◆ WHAT THE TASK REQUIRES ◆
Could you return every line of the records below that contains the word "fieldNeedOf"?

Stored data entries
===== src/logic/rac_consts.svh =====
`ifndef RAC_CONSTS_SVH
`define RAC_CONSTS_SVH

// Register byte offsets on the slave port
`define RAC_OFS_CMD 5'h00
`define RAC_OFS_RESP 5'h04
`define RAC_OFS_STATUS 5'h08
`define RAC_OFS_CTRL 5'h0c
`define RAC_OFS_MINV 5'h10
`define RAC_OFS_MAXV 5'h14

// Field positions
`define RAC_RESP_VALID_BIT 8
`define RAC_ST_AVAIL_BIT 0
`define RAC_ST_REJECT_BIT 1
`define RAC_ST_BUSY_BIT 2
`define RAC_ST_REMOTE_BIT 3
`define RAC_CTRL_REMOTE_BIT 0

// Reset values; gain and voltages in signed tenths, remote as a single bit
`define RAC_GAIN_RESET 11'sd100
`define RAC_VREF_RESET 11'sd0
`define RAC_MINV_RESET 11'sd0
`define RAC_MAXV_RESET 11'sd100
`define RAC_REMOTE_RESET 1'b1

// Limits in tenths
`define RAC_GAIN_MIN 11'sd100
`define RAC_GAIN_MAX 11'sd600
`define RAC_LEVEL_LIMIT 10'd600

// Character codes
`define RAC_CH_QUERY 8'h3f
`define RAC_CH_SET 8'h24
`define RAC_CH_PLUS 8'h2b
`define RAC_CH_MINUS 8'h2d
`define RAC_CH_POINT 8'h2e
`define RAC_CH_LESS 8'h3c
`define RAC_CH_EQUAL 8'h3d
`define RAC_CH_ZERO 8'h30
`define RAC_CH_ONE 8'h31
`define RAC_CH_SPACE 8'h20
`define RAC_CH_TILDE 8'h7e

// Three-letter item codes
`define RAC_CODE_MODE 24'h52454d
`define RAC_CODE_GAIN 24'h524647
`define RAC_CODE_LEVEL 24'h52464c
`define RAC_CODE_VREF 24'h524656
`define RAC_CODE_TITLE 24'h52544c

// Lengths
`define RAC_NUM_LEN 6'd5
`define RAC_TITLE_LEN 6'd32
`define RAC_ACK_LEN 6'd4

`endif


===== src/logic/rac_pkg.sv =====
`default_nettype none
package rac_pkg;
  typedef enum logic [1:0] {
    ST_IDLE = 2'b00,
    ST_CODE = 2'b01,
    ST_FIELD = 2'b10,
    ST_EXEC = 2'b11
  } rac_state_t;

  typedef enum logic [2:0] {
    IT_NONE = 3'b000,
    IT_MODE = 3'b001,
    IT_GAIN = 3'b010,
    IT_LEVEL = 3'b011,
    IT_VREF = 3'b100,
    IT_TITLE = 3'b101
  } rac_item_t;
endpackage
`default_nettype wire


===== src/logic/rac_field_if.sv =====
`default_nettype none
interface rac_field_if;
  logic [39:0] fieldChars;
  logic fieldOk;
  logic signed [10:0] fieldVal;
  logic [9:0] encMag;
  logic [23:0] encDigits;
  modport conv (input fieldChars, input encMag,
                output fieldOk, output fieldVal, output encDigits);
  modport user (output fieldChars, output encMag,
                input fieldOk, input fieldVal, input encDigits);
endinterface
`default_nettype wire


===== src/logic/rac_cmd_parser.sv =====
// What this block does
// Mode item query-only, replies '0' local '1' remote
// Local mode answers queries, refuses all sets
// Gain set takes signed five-character field, short ack
// Gain reply: sign, two digits, point, digit
// Gain set accepted only +10.0 to +60.0
// Level query-only, '<' below -60.0 else '='
// Level sign always '-', clamped 60.0 below limit
// Voltage set takes signed five-character field, short ack
// Voltage reply signed; set within min..max tracking
// Title set carries exactly 32 characters, short ack
// Title query returns code and stored title
// Bad or out-of-range set leaves settings unchanged
// Replies echo prefix and three-letter code
//
// The address map and register access over Avalon-MM were chosen for this implementation.
`include "rac_consts.svh"
`default_nettype none
module rac_cmd_parser #(
  parameter int TITLE_LEN = 32
) (
  input wire logic clk,
  input wire logic rst,
  input wire logic [4:0] avs_address,
  input wire logic avs_read,
  input wire logic avs_write,
  input wire logic [31:0] avs_writedata,
  output logic [31:0] avs_readdata,
  output logic avs_waitrequest,
  input wire logic [9:0] rfLevelMag,
  output logic signed [10:0] rfGain,
  output logic signed [10:0] refVoltage
);
  localparam int RESP_MAX = TITLE_LEN + 4;

  rac_field_if fi ();
  rac_field_conv u_conv (.fi(fi));

  rac_pkg::rac_state_t st_q;
  rac_pkg::rac_item_t item_q, itemNew;
  logic waitreq_q;
  logic [31:0] rdata_q;
  logic [7:0] prefix_q;
  logic [15:0] code_q;
  logic [5:0] cnt_q, fieldNeed;
  logic [7:0] fieldMem [0:TITLE_LEN-1];
  logic [7:0] titleMem [0:TITLE_LEN-1];
  logic [7:0] respMem [0:RESP_MAX-1];
  logic [5:0] respLen_q, rdPtr_q;
  logic signed [10:0] gain_q, vref_q, minV_q, maxV_q;
  logic remote_q, reject_q;
  logic [TITLE_LEN-1:0] titleOk;
  logic doWr, doRd, byteIn, isQuery, setOk, accept, below, respAvail;
  logic [7:0] inByte;
  logic [9:0] levelShown;

  assign avs_waitrequest = waitreq_q;
  assign avs_readdata = rdata_q;
  assign rfGain = gain_q;
  assign refVoltage = vref_q;

  // An access completes in the cycle where waitrequest is low
  assign doWr = avs_write && !waitreq_q;
  assign doRd = avs_read && !waitreq_q;
  assign byteIn = doWr && (avs_address == `RAC_OFS_CMD);
  assign inByte = avs_writedata[7:0];
  assign respAvail = rdPtr_q < respLen_q;
  assign isQuery = prefix_q == `RAC_CH_QUERY;
  assign below = rfLevelMag > `RAC_LEVEL_LIMIT;
  assign levelShown = below ? `RAC_LEVEL_LIMIT : rfLevelMag;

  // One wait state per access; read data is set up in the wait cycle
  always_ff @(posedge clk) begin
    if (rst) begin
      waitreq_q <= 1'b1;
    end else if ((avs_read || avs_write) && waitreq_q) begin
      waitreq_q <= 1'b0;
    end else begin
      waitreq_q <= 1'b1;
    end
  end

  // Read mux; unmapped offsets read as zero
  always_ff @(posedge clk) begin
    if (rst) begin
      rdata_q <= 32'h0;
    end else if (avs_read && waitreq_q) begin
      case (avs_address)
        `RAC_OFS_RESP: rdata_q <= {23'h0, respAvail, respMem[rdPtr_q]};
        `RAC_OFS_STATUS: rdata_q <= {28'h0, remote_q,
                                     st_q != rac_pkg::ST_IDLE, reject_q,
                                     respAvail};
        `RAC_OFS_CTRL: rdata_q <= {31'h0, remote_q};
        `RAC_OFS_MINV: rdata_q <= 32'(minV_q);
        `RAC_OFS_MAXV: rdata_q <= 32'(maxV_q);
        default: rdata_q <= 32'h0;
      endcase
    end
  end

  // Control registers written by software
  always_ff @(posedge clk) begin
    if (rst) begin
      remote_q <= `RAC_REMOTE_RESET;
      minV_q <= `RAC_MINV_RESET;
      maxV_q <= `RAC_MAXV_RESET;
    end else if (doWr) begin
      case (avs_address)
        `RAC_OFS_CTRL: remote_q <= avs_writedata[`RAC_CTRL_REMOTE_BIT];
        `RAC_OFS_MINV: minV_q <= avs_writedata[10:0];
        `RAC_OFS_MAXV: maxV_q <= avs_writedata[10:0];
        default: ;
      endcase
    end
  end

  // Item lookup from the two stored letters and the arriving third
  always_comb begin
    case ({code_q, inByte})
      `RAC_CODE_MODE: itemNew = rac_pkg::IT_MODE;
      `RAC_CODE_GAIN: itemNew = rac_pkg::IT_GAIN;
      `RAC_CODE_LEVEL: itemNew = rac_pkg::IT_LEVEL;
      `RAC_CODE_VREF: itemNew = rac_pkg::IT_VREF;
      `RAC_CODE_TITLE: itemNew = rac_pkg::IT_TITLE;
      default: itemNew = rac_pkg::IT_NONE;
    endcase
    case (itemNew)
      rac_pkg::IT_GAIN: fieldNeed = `RAC_NUM_LEN;
      rac_pkg::IT_VREF: fieldNeed = `RAC_NUM_LEN;
      rac_pkg::IT_TITLE: fieldNeed = `RAC_TITLE_LEN;
      default: fieldNeed = 6'd0;
    endcase
  end

  // Parser: prefix, three letters, then the set field if any
  always_ff @(posedge clk) begin
    if (rst) begin
      st_q <= rac_pkg::ST_IDLE;
      prefix_q <= 8'h0;
      code_q <= 16'h0;
      item_q <= rac_pkg::IT_NONE;
      cnt_q <= 6'd0;
    end else begin
      case (st_q)
        rac_pkg::ST_IDLE: begin
          // Stray bytes between commands are dropped
          if (byteIn && (inByte == `RAC_CH_QUERY ||
                         inByte == `RAC_CH_SET)) begin
            prefix_q <= inByte;
            cnt_q <= 6'd0;
            st_q <= rac_pkg::ST_CODE;
          end
        end
        rac_pkg::ST_CODE: begin
          if (byteIn) begin
            // Third letter is not shifted in: the reply echoes all three
            code_q <= (cnt_q == 6'd2) ? code_q : {code_q[7:0], inByte};
            cnt_q <= cnt_q + 6'd1;
            if (cnt_q == 6'd2) begin
              item_q <= itemNew;
              cnt_q <= 6'd0;
              // Query-only items and unknown codes take no field
              if (isQuery || fieldNeed == 6'd0) begin
                st_q <= rac_pkg::ST_EXEC;
              end else begin
                st_q <= rac_pkg::ST_FIELD;
              end
            end
          end
        end
        rac_pkg::ST_FIELD: begin
          if (byteIn) begin
            cnt_q <= cnt_q + 6'd1;
            if (cnt_q == fieldNeedOf(item_q) - 6'd1) begin
              st_q <= rac_pkg::ST_EXEC;
            end
          end
        end
        rac_pkg::ST_EXEC: st_q <= rac_pkg::ST_IDLE;
        default: st_q <= rac_pkg::ST_IDLE;
      endcase
    end
  end

  function automatic logic [5:0] fieldNeedOf(input rac_pkg::rac_item_t it);
    case (it)
      rac_pkg::IT_TITLE: fieldNeedOf = `RAC_TITLE_LEN;
      default: fieldNeedOf = `RAC_NUM_LEN;
    endcase
  endfunction

  // Field bytes land in order; no reset needed for data storage
  always_ff @(posedge clk) begin
    if (st_q == rac_pkg::ST_FIELD && byteIn) begin
      fieldMem[cnt_q[4:0]] <= inByte;
    end
  end

  // Printable check per title character; spaces are allowed
  genvar g;
  generate
    for (g = 0; g < TITLE_LEN; g++) begin : gTitle
      assign titleOk[g] = (fieldMem[g] >= `RAC_CH_SPACE) &&
                          (fieldMem[g] <= `RAC_CH_TILDE);
    end
  endgenerate

  // Numeric field view and encoder source
  assign fi.fieldChars = {fieldMem[0], fieldMem[1], fieldMem[2],
                          fieldMem[3], fieldMem[4]};
  always_comb begin
    case (item_q)
      rac_pkg::IT_LEVEL: fi.encMag = levelShown;
      rac_pkg::IT_GAIN: fi.encMag = gain_q[10] ? 10'(-gain_q) :
                                                 gain_q[9:0];
      default: fi.encMag = vref_q[10] ? 10'(-vref_q) : vref_q[9:0];
    endcase
  end

  // Acceptance; local mode refuses every set
  always_comb begin
    case (item_q)
      rac_pkg::IT_GAIN: setOk = fi.fieldOk &&
                                (fi.fieldVal >= `RAC_GAIN_MIN) &&
                                (fi.fieldVal <= `RAC_GAIN_MAX);
      rac_pkg::IT_VREF: setOk = fi.fieldOk && (fi.fieldVal >= minV_q) &&
                                (fi.fieldVal <= maxV_q);
      rac_pkg::IT_TITLE: setOk = &titleOk;
      default: setOk = 1'b0;
    endcase
    accept = isQuery ? (item_q != rac_pkg::IT_NONE) :
                       (remote_q && setOk);
  end

  // Settings change only on an accepted set
  always_ff @(posedge clk) begin
    if (rst) begin
      gain_q <= `RAC_GAIN_RESET;
      vref_q <= `RAC_VREF_RESET;
    end else if (st_q == rac_pkg::ST_EXEC && accept && !isQuery) begin
      if (item_q == rac_pkg::IT_GAIN) begin
        gain_q <= fi.fieldVal;
      end
      if (item_q == rac_pkg::IT_VREF) begin
        vref_q <= fi.fieldVal;
      end
    end
  end

  // Title store, reset to all spaces
  always_ff @(posedge clk) begin
    for (int i = 0; i < TITLE_LEN; i++) begin
      if (rst) begin
        titleMem[i] <= `RAC_CH_SPACE;
      end else if (st_q == rac_pkg::ST_EXEC && accept && !isQuery &&
                   item_q == rac_pkg::IT_TITLE) begin
        titleMem[i] <= fieldMem[i];
      end
    end
  end

  // Reply composed in one cycle; a refused command leaves no reply
  always_ff @(posedge clk) begin
    if (st_q == rac_pkg::ST_EXEC && accept) begin
      respMem[0] <= prefix_q;
      respMem[1] <= code_q[15:8];
      respMem[2] <= code_q[7:0];
      respMem[3] <= codeLast(item_q);
      if (isQuery) begin
        case (item_q)
          rac_pkg::IT_MODE:
            respMem[4] <= remote_q ? `RAC_CH_ONE : `RAC_CH_ZERO;
          rac_pkg::IT_LEVEL: begin
            respMem[4] <= below ? `RAC_CH_LESS : `RAC_CH_EQUAL;
            respMem[5] <= `RAC_CH_MINUS;
            respMem[6] <= fi.encDigits[23:16];
            respMem[7] <= fi.encDigits[15:8];
            respMem[8] <= `RAC_CH_POINT;
            respMem[9] <= fi.encDigits[7:0];
          end
          rac_pkg::IT_GAIN, rac_pkg::IT_VREF: begin
            respMem[4] <= ((item_q == rac_pkg::IT_GAIN) ? gain_q[10] :
                           vref_q[10]) ? `RAC_CH_MINUS : `RAC_CH_PLUS;
            respMem[5] <= fi.encDigits[23:16];
            respMem[6] <= fi.encDigits[15:8];
            respMem[7] <= `RAC_CH_POINT;
            respMem[8] <= fi.encDigits[7:0];
          end
          rac_pkg::IT_TITLE: begin
            for (int i = 0; i < TITLE_LEN; i++) begin
              respMem[i + 4] <= titleMem[i];
            end
          end
          default: ;
        endcase
      end
    end
  end

  // The code register holds only two letters; recover the third
  function automatic logic [7:0] codeLast(input rac_pkg::rac_item_t it);
    case (it)
      rac_pkg::IT_MODE: codeLast = 8'h4d;
      rac_pkg::IT_GAIN: codeLast = 8'h47;
      rac_pkg::IT_VREF: codeLast = 8'h56;
      default: codeLast = 8'h4c;
    endcase
  endfunction

  // Reply length and read pointer; a new reply replaces the old one
  always_ff @(posedge clk) begin
    if (rst) begin
      respLen_q <= 6'd0;
      rdPtr_q <= 6'd0;
    end else if (st_q == rac_pkg::ST_EXEC) begin
      rdPtr_q <= 6'd0;
      if (!accept) begin
        respLen_q <= 6'd0;
      end else if (!isQuery) begin
        respLen_q <= `RAC_ACK_LEN;
      end else begin
        case (item_q)
          rac_pkg::IT_MODE: respLen_q <= 6'd5;
          rac_pkg::IT_LEVEL: respLen_q <= 6'd10;
          rac_pkg::IT_TITLE: respLen_q <= 6'(RESP_MAX);
          default: respLen_q <= 6'd9;
        endcase
      end
    end else if (doRd && avs_address == `RAC_OFS_RESP && respAvail) begin
      rdPtr_q <= rdPtr_q + 6'd1;
    end
  end

  // Outcome of the last command, for software to poll
  always_ff @(posedge clk) begin
    if (rst) begin
      reject_q <= 1'b0;
    end else if (st_q == rac_pkg::ST_EXEC) begin
      reject_q <= !accept;
    end
  end

  a_wait_one_state: assert property (@(posedge clk) disable iff (rst)
    (avs_read || avs_write) && avs_waitrequest |=> !avs_waitrequest)
    else $error("access not answered after one wait state");
  a_local_no_set: assert property (@(posedge clk) disable iff (rst)
    st_q == rac_pkg::ST_EXEC && !isQuery && !remote_q
    |=> $stable(rfGain) && $stable(refVoltage) && respLen_q == 6'd0)
    else $error("set took effect in local mode");
  a_gain_in_range: assert property (@(posedge clk) disable iff (rst)
    rfGain >= `RAC_GAIN_MIN && rfGain <= `RAC_GAIN_MAX)
    else $error("gain outside accepted range");
  a_mode_reply: assert property (@(posedge clk) disable iff (rst)
    st_q == rac_pkg::ST_EXEC && isQuery && item_q == rac_pkg::IT_MODE
    |=> respLen_q == 6'd5 &&
        respMem[4] == ($past(remote_q) ? `RAC_CH_ONE : `RAC_CH_ZERO))
    else $error("mode reply wrong");
  a_level_qual: assert property (@(posedge clk) disable iff (rst)
    st_q == rac_pkg::ST_EXEC && isQuery && item_q == rac_pkg::IT_LEVEL
    |=> respMem[4] == ($past(below) ? `RAC_CH_LESS : `RAC_CH_EQUAL))
    else $error("level qualifier wrong");
  a_level_clamp: assert property (@(posedge clk) disable iff (rst)
    st_q == rac_pkg::ST_EXEC && isQuery && item_q == rac_pkg::IT_LEVEL &&
    below |=> respMem[5] == `RAC_CH_MINUS && respMem[6] == 8'h36 &&
              respMem[7] == `RAC_CH_ZERO && respMem[9] == `RAC_CH_ZERO)
    else $error("level below limit not shown as 60.0");
  a_gain_format: assert property (@(posedge clk) disable iff (rst)
    st_q == rac_pkg::ST_EXEC && isQuery && item_q == rac_pkg::IT_GAIN
    |=> respLen_q == 6'd9 && respMem[7] == `RAC_CH_POINT &&
        respMem[4] == `RAC_CH_PLUS)
    else $error("gain reply format wrong");
  a_vref_bounds: assert property (@(posedge clk) disable iff (rst)
    $changed(refVoltage) |-> refVoltage >= $past(minV_q) &&
                             refVoltage <= $past(maxV_q))
    else $error("voltage accepted outside tracking limits");
  a_set_ack: assert property (@(posedge clk) disable iff (rst)
    st_q == rac_pkg::ST_EXEC && !isQuery && accept
    |=> respLen_q == `RAC_ACK_LEN && respMem[0] == `RAC_CH_SET)
    else $error("set acknowledge wrong");
  a_title_reply: assert property (@(posedge clk) disable iff (rst)
    st_q == rac_pkg::ST_EXEC && isQuery && item_q == rac_pkg::IT_TITLE
    |=> respLen_q == 6'd36 && respMem[4] == titleMem[0] &&
        respMem[RESP_MAX-1] == titleMem[TITLE_LEN-1])
    else $error("title reply length wrong");
  a_reject_keeps: assert property (@(posedge clk) disable iff (rst)
    st_q == rac_pkg::ST_EXEC && !accept
    |=> $stable(rfGain) && $stable(refVoltage) && reject_q)
    else $error("rejected command changed state");
endmodule
`default_nettype wire


===== src/logic/rac_field_conv.sv =====
`include "rac_consts.svh"
`default_nettype none
module rac_field_conv (
  rac_field_if.conv fi
);
  logic [7:0] c0, c1, c2, c3, c4;
  logic [9:0] mag;
  logic [3:0] hund, tens, ones;

  // Split the five-character signed field, first character highest
  assign c0 = fi.fieldChars[39:32];
  assign c1 = fi.fieldChars[31:24];
  assign c2 = fi.fieldChars[23:16];
  assign c3 = fi.fieldChars[15:8];
  assign c4 = fi.fieldChars[7:0];

  function automatic logic isDigit(input logic [7:0] c);
    isDigit = (c >= `RAC_CH_ZERO) && (c <= 8'h39);
  endfunction

  // Shape check: sign, digit, digit, point, digit
  assign fi.fieldOk = ((c0 == `RAC_CH_PLUS) || (c0 == `RAC_CH_MINUS)) &&
                      isDigit(c1) && isDigit(c2) &&
                      (c3 == `RAC_CH_POINT) && isDigit(c4);

  // Value in tenths; only meaningful while fieldOk is high
  assign mag = 10'(c1[3:0]) * 10'd100 + 10'(c2[3:0]) * 10'd10 +
               10'(c4[3:0]);
  assign fi.fieldVal = (c0 == `RAC_CH_MINUS) ? -$signed({1'b0, mag}) :
                       $signed({1'b0, mag});

  // Encoder to three ASCII digits, most significant first
  assign hund = 4'(fi.encMag / 10'd100);
  assign tens = 4'((fi.encMag / 10'd10) % 10'd10);
  assign ones = 4'(fi.encMag % 10'd10);
  assign fi.encDigits = {4'h3, hund, 4'h3, tens, 4'h3, ones};
endmodule
`default_nettype wire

◆ ANSWER SPACE ◆
            if (cnt_q == fieldNeedOf(item_q) - 6'd1) begin
  function automatic logic [5:0] fieldNeedOf(input rac_pkg::rac_item_t it);
      rac_pkg::IT_TITLE: fieldNeedOf = `RAC_TITLE_LEN;
      default: fieldNeedOf = `RAC_NUM_LEN;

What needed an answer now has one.